1993 song by Chisato Moritaka

"Hae Otoko" (ハエ男) is the 19th single by Japanese singer/songwriter Chisato Moritaka. Written by Moritaka, the single was released with "Memories" by Warner Music Japan on June 25, 1993. Both songs were used in the Fuji TV variety show Utchan Nanchan no Yarunara Yaraneba! (ウッチャンナンチャンのやるならやらねば!).

== Music video ==
The music video is a parody of Alien films, with Moritaka playing a soldier frantically running away from a giant alien in an abandoned building. Towards the end of the video, she realizes that the alien is a giant fly and hits it with a fly swatter.

== Chart performance ==
"Hae Otoko"/"Memories" peaked at No. 12 on Oricon's singles chart.
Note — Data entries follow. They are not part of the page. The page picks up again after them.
This is an optimization exercise on Yosys and OpenROAD, whose aim is small area, a short achievable clock period and few clock cycles per item, not a production implementation. Function was checked by simulation only, so behaviour that the tests miss may differ from the original. Power and IR drop assume default switching activity.

File: flow/config.mk
export PLATFORM = sky130hd
export DESIGN_NAME = Optical_8x8ctrl_top
export DESIGN_NICKNAME = Optical_8x8ctrl_top
export VERILOG_FILES = /design/flow/design.v
export SDC_FILE = /design/flow/constraint.sdc
export NUM_CORES = 4
export LEC_CHECK = 0
export CAP_MARGIN = 20
export CORE_MARGIN = 2
export CORE_UTILIZATION = 40
export SLEW_MARGIN = 20
File: flow/constraint.sdc
create_clock -name core_clock -period 19.0 [get_ports {i_clk}]
set_input_delay 3.8000 -clock core_clock [delete_from_list [all_inputs] [get_ports {i_clk}]]
set_output_delay 3.8000 -clock core_clock [all_outputs]
set_load 0.01 [all_outputs]
File: flow/design.v
`timescale 1ns / 1ps
module Optical_8x8ctrl_top#(
    parameter       P_BAR       =   1'b0,
    parameter       P_CROSS     =   1'b1,
    parameter       P_DSTWIDTH  =   3   ,
    parameter       P_PORTNUM   =   8   ,
    parameter       P_SWITCHNUM =   4
)(
    input                                   i_clk           ,
    input                                   i_rst           ,
    input  [P_DSTWIDTH*P_PORTNUM - 1:0]     i_8x8_req       ,
    input                                   i_8x8_valid     ,
    output [19:0]                           o_grant_8x8     ,
    output                                  o_grant_valid
);
wire [19:0] w_grant;
reg  [19:0] r_grant;
reg         r_valid;
benes8_route u_route (.i_req(i_8x8_req), .o_grant(w_grant));
assign o_grant_8x8   = r_grant;
assign o_grant_valid = r_valid;
always @(posedge i_clk)
    r_grant <= w_grant;
always @(posedge i_clk or posedge i_rst) begin
    if (i_rst) r_valid <= 1'b0;
    else       r_valid <= i_8x8_valid;
end
endmodule
module benes4_route(
    input  [7:0] d,
    output [5:0] g
);
wire [3:0] z0, z1, z2, z3;    
wire [3:0] hi;                
genvar i;
generate
    for (i = 0; i < 4; i = i + 1) begin : g_dec
        assign z0[i] = d[2*i +: 2] == 2'd0;
        assign z1[i] = d[2*i +: 2] == 2'd1;
        assign z2[i] = d[2*i +: 2] == 2'd2;
        assign z3[i] = d[2*i +: 2] == 2'd3;
        assign hi[i] = d[2*i+1];
    end
endgenerate
assign g[0] = ~z0[0];
assign g[1] = z0[2] | z0[3];
assign g[3] = z0[3];
assign g[2] = (hi[0] & (z1[1] | z1[2] | z1[3])) | (hi[1] & (z1[2] | z1[3])) | (hi[2] & z1[3]);
assign g[4] = ~((z1[0] & (hi[1] | hi[2] | hi[3])) | (z1[1] & (hi[2] | hi[3])) | (z1[2] & hi[3]));
assign g[5] = (z3[0] & (z2[1] | z2[2] | z2[3])) | (z3[1] & (z2[2] | z2[3])) | (z3[2] & z2[3]);
endmodule
module benes8_route(
    input  [23:0] i_req,
    output [19:0] o_grant
);
wire [2:0] dst [0:7];
wire [1:0] D   [0:7];
genvar gi;
generate
    for (gi = 0; gi < 8; gi = gi + 1) begin : g_in
        assign dst[gi] = i_req[3*gi +: 3];
        assign D[gi]   = i_req[3*gi+1 +: 2];
    end
endgenerate
wire x1_01 = (D[0] == D[2]) | (D[1] == D[3]);
wire x0_01 = (D[0] == D[3]) | (D[1] == D[2]);
wire x1_02 = (D[0] == D[4]) | (D[1] == D[5]);
wire x0_02 = (D[0] == D[5]) | (D[1] == D[4]);
wire x1_03 = (D[0] == D[6]) | (D[1] == D[7]);
wire x0_03 = (D[0] == D[7]) | (D[1] == D[6]);
wire x1_12 = (D[2] == D[4]) | (D[3] == D[5]);
wire x0_12 = (D[2] == D[5]) | (D[3] == D[4]);
wire x1_13 = (D[2] == D[6]) | (D[3] == D[7]);
wire x0_13 = (D[2] == D[7]) | (D[3] == D[6]);
wire x1_23 = (D[4] == D[6]) | (D[5] == D[7]);
wire x0_23 = (D[4] == D[7]) | (D[5] == D[6]);
wire l_01 = x1_01 | x0_01, l_02 = x1_02 | x0_02, l_03 = x1_03 | x0_03;
wire l_12 = x1_12 | x0_12, l_13 = x1_13 | x0_13, l_23 = x1_23 | x0_23;
wire p_10 = x1_01 | (x1_02 & x0_12) | (x0_02 & x1_12) | (x1_03 & x0_13) | (x0_03 & x1_13);
wire p_20 = x1_02 | (x1_01 & x0_12) | (x0_01 & x1_12) | (x1_03 & x0_23) | (x0_03 & x1_23);
wire c_20 = l_02 | (l_01 & l_12) | (l_03 & l_23);
wire p_21 = x1_12 | (x1_13 & x0_23) | (x0_13 & x1_23);
wire p_30 = x1_03 | (x1_01 & x0_13) | (x0_01 & x1_13) | (x1_02 & x0_23) | (x0_02 & x1_23);
wire c_30 = l_03 | (l_01 & l_13) | (l_02 & l_23);
wire p_31 = x1_13 | (x1_12 & x0_23) | (x0_12 & x1_23);
wire c_31 = l_13 | (l_12 & l_23);
wire [3:0] s;
assign s[0] = 1'b0;
assign s[1] = p_10;
assign s[2] = p_20 | (~c_20 & p_21);
assign s[3] = p_30 | (~c_30 & (p_31 | (~c_31 & x1_23)));
wire [2:0] e0 [0:3];
wire [7:0] d0, d1;
generate
    for (gi = 0; gi < 4; gi = gi + 1) begin : g_sub
        assign e0[gi] = s[gi] ? dst[2*gi+1] : dst[2*gi];
        assign d0[2*gi +: 2] = e0[gi][2:1];
        assign d1[2*gi +: 2] = s[gi] ? D[2*gi] : D[2*gi+1];
    end
endgenerate
wire [5:0] g0, g1;
benes4_route u_sub0 (.d(d0), .g(g0));
benes4_route u_sub1 (.d(d1), .g(g1));
wire [3:0] go;
generate
    for (gi = 0; gi < 4; gi = gi + 1) begin : g_out
        assign go[gi] = ((e0[0][2:1] == gi) & e0[0][0]) | ((e0[1][2:1] == gi) & e0[1][0]) |
                        ((e0[2][2:1] == gi) & e0[2][0]) | ((e0[3][2:1] == gi) & e0[3][0]);
    end
endgenerate
assign o_grant = {go, s, g1, g0};
endmodule
File: flow/run.sh
#!/bin/bash
# synth_recipe.tcl (not shown) runs the flow's synth.tcl, then flattens the netlist and writes it again
# the make line also repeats each setting of config.mk as NAME=value (left out here)
make -C /OpenROAD-flow-scripts/flow DESIGN_CONFIG=/design/flow/config.mk WORK_HOME=/design/flow/orfs CLKGATE_MAP_FILE= SYNTH_SCRIPT=/design/flow/synth_recipe.tcl finish
==> run summary <==
## where the power goes
part,switching (mW),total [mW],internal (mW)
clock,0.0136,0.0417,0.0281
sequential,0.00197,0.0532,0.0512
combinational,0.0618,0.112,0.0501
total,0.0774,0.207,0.129
## layout by cell type (no fill, tap or decap), types with 3 or more instances in the layout
| cell | synthesis | layout |
|---|---|---|
| a211oi_1 | 3 | 3 |
| a21oi_1 | 12 | 12 |
| a222oi_1 | 3 | 3 |
| a32oi_1 | 4 | 4 |
| and2_1 | 4 | 4 |
| and3_1 | 4 | 4 |
| clkbuf_8 | 0 | 3 |
| clkdlybuf4s50_1 | 0 | 45 |
| dfxtp_1 | 19 | 19 |
| inv_1 | 4 | 4 |
| mux2_2 | 7 | 7 |
| mux2i_1 | 7 | 7 |
| nand2_1 | 12 | 12 |
| nand2b_1 | 7 | 7 |
| nand3_1 | 13 | 13 |
| nand4_1 | 13 | 13 |
| nor2_1 | 12 | 12 |
| nor2b_1 | 7 | 7 |
| o2111ai_1 | 4 | 4 |
| o211ai_1 | 5 | 5 |
| o21ai_0 | 6 | 6 |
| o22ai_1 | 11 | 11 |
| o22ai_2 | 4 | 4 |
| o2bb2ai_1 | 3 | 3 |
| o32ai_1 | 3 | 3 |
| xor2_1 | 46 | 46 |
## path summary, 6_finish.rpt
check,from,endpoint,slack [ns]
max,i_8x8_req[16],r_grant[16]$_DFF_P_,11.93
min,i_rst,r_valid$_DFF_PP0_,3.67
max in group asynchronous,i_rst,r_valid$_DFF_PP0_,15.25
min in group core_clock,i_8x8_valid,r_valid$_DFF_PP0_,3.98
## critical path: stages
cell and delay, ns:
clkdlybuf4s50_1 0.95, xor2_1 0.17, o22ai_2 0.38, nor2_1 0.12, o2111ai_1 0.73, nand2_1 0.48
or4_1 0.54, nand4_1 0.09
## stage by stage
step           cell area, um2  power [mW]  std cells  utilization
5_1_grt                  2700       0.220        369        0.490
2_1_floorplan            2270       0.130        272            -
3_3_place_gp             2630       0.165        365        0.477
4_1_cts                  2700       0.207        369        0.490
3_5_place_dp             2630       0.165        365        0.477
6_report                 2700       0.207        369        0.490
## kinds of logic after synthesis
group / count (synthesis) / synth area share
muxes: 16 / 0.0787
and+or+nand+nor: 83 / 0.198
buffers and inverters: 28 / 0.0891
xor gates and xnor gates: 48 / 0.191
AOI/OAI and AO/OA: 76 / 0.263
DFF: 20 / 0.178
other: 1 / 0.00165
## final cells by class
| cell class | count | area share |
|---|---|---|
| clock inverter | 1 | 0.0111 |
| multi-input combinational | 224 | 0.618 |
| tap | 72 | 0.0334 |
| inverter | 4 | 0.00556 |
| clock buffer | 3 | 0.0153 |
| timing repair buffer | 45 | 0.167 |
| sequential | 20 | 0.150 |
## layer usage
| metal | vias up | global-route usage | share of wire |
|---|---|---|---|
| met2 | 89 | 0.310 | 0.45 |
| li1 | 1062 | - | - |
| met3 | 13 | 0.0204 | 0.066 |
| met5 | - | 0 | 0 |
| met1 | 1009 | 0.281 | 0.46 |
| met4 | 0 | 0.0741 | 0.026 |
## state kept, by name, indices dropped and copies added (netlist names)
signal and count:
r_valid 1, r_grant 19
==> run summary <==
deepest clock path buffer count=2; critical path required time=19.19 ns; routed wire length=6190 um; unrepaired setup endpoints after global routing=no; Die Area=0.00631 mm2; Tcrit/Tclk final=0.372; Peak VDD IR=52.7 uV; most numerous cell in the Yosys netlist=xor2_1; crit path DAT=7.26 ns; ys flop type=dfxtp_1; die width=79.4 um; Pwr Density=76.6 mW/mm2; vias in the first global route=1880; CTS Buf Count=3; status=finished clean; fraction of layout cells with a size suffix above 1=0.0909; Worst-path clk slew=0.07 ns; Post-synth top cells=xor2_1, dfxtp_1, nand3_1, nand4_1; CP Max Fanout=14; setup TNS=0 ns; leading area contributor after synthesis=xor2_1; initial core utilization=0.413; share of flip-flops with an asynchronous set or reset=0.0500; CTS tree=built; endpoints failing setup=0; DRT antenna net count=0; final hold vios=0; Clock H-tree levels=1; Area contributors post-synth=xor2_1, dfxtp_1, nand4_1; FF/Latch Area=405 um2; GRT Residual Overflow=0; post-cts hold buffer count=0; Seq cells post-synth=20; DR pass1 iterations=4; # port buffers=45; Placement Setup Slack=11.74 ns; HP Class=in2async; wire length per cell=16.8 um; P_leak=1.04 nW; CTS root buffer=clkbuf_8; # resized after CTS=0; Critical Path Start Type=primary input; initial antenna violation count=0; share of the synthesized area in the top cell type=0.177; final slew viol count=0; WS Path Type=in2reg; worst slew pin tran=0.874 ns; total of max-cap violations=0; via count=2173; Synth Warn #=2; CTS sink cnt=20; first-pass GRT wire length=9880 um; I/O pins=48; Final #Nets=325; synthesis-to-finish area growth=18.6%; Seq/Total Area, Yosys=0.178; core area=0.00551 mm2; Mapped Nets=299; GRT Total Usage=0.198; Iter 0 DRT Violations=202; Die H=79.4 um; Slew HR=0.417; row cnt=27; post-synth cell types=53; crit path capture type=register; fillcell total=526; number of synthesized flops with an enable pin=0; f_max=141 MHz; final hold slack=3.67 ns; multi-input logic area=0.00167 mm2; slack of the critical path=11.93 ns; pin count of the biggest net entering global routing=15; DR DRC count=0; # Post-CTS Setup Buffers=0; Mapped Cells=272; mapped cell area=0.00227 mm2; routability cong.=0.875; post-DP HPWL=4600 um; Syn Area/Cell=8.36 um2; Tmin final=7.07 ns; drt via density=5.89; Ant. Diodes=0
Testbench counts, summed over its fixed seeds: cycles 2,048, items 2,048.

[re-timing with driven ports]
No port has a modelled driver above. Below, the same layout with a new extraction and two added sets of constraints.
Step 1 sets driving cells, clkbuf_16 on the clock port and buf_2 on the other inputs (assumed; they add their load-dependent delay and slew).
Step 2 times the ports against the registers' clock, not the clock port: input delays grow and output delays shrink by t, the midpoint of the rising clock arrivals with the driver on.
Slacks: ideal / step 1 / step 2; pairs: ideal / step 1.
shift t [ns]: 0.283
slack for setup (ns): 11.929 / 11.935 / 11.651
worst hold slack (ns): 3.667 / 3.661 / 3.945
clock arrival spread, ns: 0.009 / 0.009
After both steps this run still meets setup and hold. For this run, drivers alone change the setup slack by +0.006 ns; drivers and shift together by -0.278 ns.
It was also certified Gold by the RIAJ.

== Other versions ==
Moritaka re-recorded the song and uploaded the video on her YouTube channel on February 21, 2015. This version is also included in Moritaka's 2015 self-covers DVD album Love Vol. 9.

== Track listing ==

8 cm CD
| No. | Title | Music | Arrangement | Length |
|---|---|---|---|---|
| 1. | "Hae Otoko (Single Version)" (Hae Otoko (Shinguru Vājon) (ハエ男 (シングル･ヴァージョン); "Fly Man (Single Version)")) | Moritaka | Moritaka | 3:56 |
| 2. | "Memories (Single Version)" (Memorīzu (Shinguru Vājon) (Memories (シングル･ヴァージョン))) | Hideo Saitō | Saitō | 5:17 |

== Personnel ==
- Chisato Moritaka – vocals, drums, piano
- Yuichi Takahashi – guitar
- Eiji Ogata – guitar
- Yukio Seto – bass
- Shin Hashimoto – piano
- Hideo Saitō – guitar, synthesizer

== Charts ==

| Chart (1993) | Peak position |
|---|---|
| Japanese Oricon Singles Chart | 12 |

== Certification ==

| Region | Certification | Certified units/sales |
| Japan (RIAJ) | Gold | 200,000^{^} |
^{^} Shipments figures based on certification alone.

== Cover versions ==
- Cute covered "Hae Otoko" in the Limited Edition C & D versions of their 2013 single "Kono Machi".